M. Jean-Jacques Hyest, rapporteur. - C'est hors sujet. (On renchérit à droite) On ne peut comparer le rôle du président de la commission des finances au Parlement et dans une collectivité locale ! D'ailleurs, il n'est même pas obligatoire d'avoir une commission des finances... Avis défavorable.
Mme Marylise Lebranchu, ministre. - Sagesse. (On s'amuse)
M. Philippe Kaltenbach. - La région Île-de-France a mis en place ce système : c'est M. Karoutchi qui préside la commission des finances.
M. Bruno Sido. - Ce n'est pas n'importe qui !
M. Philippe Kaltenbach. - C'est un usage positif. Je voterai cet amendement, à titre personnel.
M. Alain Fouché. - On interdit à un parlementaire d'être maire d'une commune de 30 habitants, mais il peut être président d'une commission des finances ? Preuve qu'il y a quelques lacunes dans la loi sur le cumul des mandats... (On approuve à droite ; Mme Cécile Cukierman s'exclame)
L'amendement n°1012 n'est pas adopté.
Mme la présidente. - Amendement n°1002, présenté par M. Dantec et les membres du groupe écologiste.
Après l'alinéa 2
Insérer deux alinéas ainsi rédigés :
...° Le premier alinéa de l'article L. 4132-21-1 est ainsi rédigé :
« À la demande d'un cinquième de ses membres, l'assemblée régionale établit en son sein une mission d'information et d'évaluation, chargée de recueillir des éléments d'information sur une question d'intérêt régional ou de procéder à l'évaluation d'un service public régional. Un même conseiller régional ne peut s'associer à une telle demande plus d'une fois par an. » ;
M. Ronan Dantec. - Cet amendement, extrêmement modeste, autorise la création de missions d'information au sein de l'assemblée régionale. Les missions communes d'information du Sénat font la preuve de leur intérêt. L'opposition aurait ainsi une capacité d'intervention. Cet amendement devrait faire consensus.
M. Jean-Jacques Hyest, rapporteur. - Cela relève du règlement. Ne mettons pas tout dans la loi ! (M. Gérard Longuet approuve) Je note que vous n'avez pas prévu les mêmes dispositions pour les départements... Curieux ! (Sourires)
Mme Marylise Lebranchu, ministre. - Sagesse, sous réserve que cela concerne aussi les départements.
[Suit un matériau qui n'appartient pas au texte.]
<file path="src/rtl/wb_queue.sv">
// wb_queue: in-order write-back queue between two result producers (ALU and
// load unit) and a single register-file write port.
//
// Ports
//   clock, reset                 sole clock; synchronous active-high reset
//   aluValid/aluReady            ALU write request handshake
//   aluAddr[4:0], aluData[63:0]  ALU destination register and result
//   lsuValid/lsuReady            load-unit write request handshake (priority)
//   lsuAddr[4:0], lsuData[63:0]  load destination register and result
//   wen, wAddr[4:0], wData[63:0] register-file write port (head of queue)
//   busy[31:0]                   bit i set while a queued write targets reg i
//   empty                        no entry queued
//
// The register file accepts a write every cycle, so the head pops on every
// edge the queue is non-empty. Writes to x0 finish the handshake but are
// dropped before reaching storage.
module wb_queue #(
  parameter int DEPTH = 4
) (
  input  logic        clock,
  input  logic        reset,
  input  logic        aluValid,
  output logic        aluReady,
  input  logic [4:0]  aluAddr,
  input  logic [63:0] aluData,
  input  logic        lsuValid,
  output logic        lsuReady,
  input  logic [4:0]  lsuAddr,
  input  logic [63:0] lsuData,
  output logic        wen,
  output logic [4:0]  wAddr,
  output logic [63:0] wData,
  output logic [31:0] busy,
  output logic        empty
);

  localparam int PW = $clog2(DEPTH);
  localparam int CW = PW + 1;

  logic [PW-1:0] head_q, head_d;
  logic [PW-1:0] tail_q, tail_d;
  logic [CW-1:0] cnt_q, cnt_d;
  logic [4:0]    addr_q [DEPTH];
  logic [63:0]   data_q [DEPTH];

  logic          full;
  logic          acc_lsu, acc_alu;
  logic [4:0]    push_addr;
  logic [63:0]   push_data;
  logic          push, pop;

  assign empty = (cnt_q == '0);
  assign full  = (cnt_q == CW'(DEPTH));

  // Readiness looks only at the current count: a pop on the same edge does
  // not open a slot for a full queue.
  assign lsuReady = !full;
  assign aluReady = !full && !lsuValid;

  assign acc_lsu   = lsuValid && lsuReady;
  assign acc_alu   = aluValid && aluReady;
  assign push_addr = acc_lsu ? lsuAddr : aluAddr;
  assign push_data = acc_lsu ? lsuData : aluData;
  assign push      = (acc_lsu || acc_alu) && (push_addr != 5'd0);
  assign pop       = !empty;

  always_comb begin
    head_d = pop  ? head_q + 1'b1 : head_q;
    tail_d = push ? tail_q + 1'b1 : tail_q;
    cnt_d  = cnt_q;
    case ({push, pop})
      2'b10:   cnt_d = cnt_q + 1'b1;
      2'b01:   cnt_d = cnt_q - 1'b1;
      default: cnt_d = cnt_q;
    endcase
  end

  always_ff @(posedge clock) begin
    if (reset) begin
      head_q <= '0;
      tail_q <= '0;
      cnt_q  <= '0;
    end else begin
      head_q <= head_d;
      tail_q <= tail_d;
      cnt_q  <= cnt_d;
    end
  end

  // Entry storage is not reset; validity comes from head/count alone.
  always_ff @(posedge clock) begin
    if (!reset && push) begin
      addr_q[tail_q] <= push_addr;
      data_q[tail_q] <= push_data;
    end
  end

  assign wen   = !empty;
  assign wAddr = empty ? 5'd0  : addr_q[head_q];
  assign wData = empty ? 64'd0 : data_q[head_q];

  // An entry is live when its distance from head is below the count.
  always_comb begin
    logic [PW-1:0] off;
    busy = '0;
    off  = '0;
    for (int i = 0; i < DEPTH; i++) begin
      off = PW'(i) - head_q;
      if ({1'b0, off} < cnt_q) busy[addr_q[i]] = 1'b1;
    end
    busy[0] = 1'b0;
  end

endmodule
</file>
M. Yves Détraigne. - On ne va tout de même pas inscrire dans la loi que le conseil régional peut examiner telle ou telle politique, tel ou tel service ? La région le fait en interne. (Applaudissements sur plusieurs bancs à droite et au centre)
M. Philippe Kaltenbach. - Bien sûr, une collectivité peut créer une telle mission si elle veut majoritairement le faire. Mais le présent amendement donne le droit à l'opposition d'obtenir cette création. Le renforcement des droits de l'opposition passe par la loi, comme cela s'est fait pour les communes.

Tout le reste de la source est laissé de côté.